AbstractRheumatoid arthritis (RA) is a chronic autoimmune disease commonly associated with the accumulation of hyperactive immune cells (HICs), particularly macrophages of pro‐inflammatory (M1) phenotype, accompanied by the elevated level of reactive oxygen species (ROS), decreased pH and O2 content in joint synovium. In this work, an immunomodulatory nanosystem (IMN) is developed for RA therapy by modulating and restoring the function of HICs in inflamed tissues. Manganese tetraoxide nanoparticles (Mn3O4) nanoparticles anchored on UiO‐66‐NH2 are designed, and then the hybrid is coated with Mn‐EGCG film, further wrapped with HA to obtain the final nanocomposite of UiO‐66‐NH2@Mn3O4/Mn‐EGCG@HA (termed as UMnEH). When UMnEH diffuses to the inflammatory site of RA synovium, the stimulation of microwave (MW) irradiation and low pH trigger the slow dissociation of Mn‐EGCG film.
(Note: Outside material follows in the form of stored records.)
Background: an optimization exercise with open tools, aiming at small area, a short achievable clock period and few clock cycles per item. Do not read the settings as production practice. In this exercise RTL edits were held to simulation tests only and were not proved equivalent to the original. Power figures rest on the tool's default switching activity, not on a simulated workload.

==> run A <==
==> flow/design.v <==
package compact_pkg;
	localparam int ELEM_W = 4 + 16;
	typedef logic signed [ELEM_W-1:0] elem_t;
	typedef logic [$clog2(16)-1:0] idx_t;
	typedef enum logic [1:0] {
		ST_IDLE,  
		ST_SCAN,  
		ST_HOLD   
	} scan_state_e;
endpackage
Then the endogenously overexpressed hydrogen peroxide (H2O2) disintegrates the exposed Mn3O4 NPs to promote ROS scavenging and O2 generation. Assisted by MW irradiation, the elevated O2 content in the RA microenvironment down‐regulates the expression of hypoxia‐inducible factor‐1α (HIF‐1α). Coupled with the clearance of ROS, it promotes the re‐polarization of M1 phenotype macrophages into anti‐inflammatory (M2) phenotype macrophages. Therefore, the multifunctional UMnEH nanoplatform, as the IMN, exhibits a promising potential to modulate and restore the function of HICs and has an exciting prospect in the treatment of RA.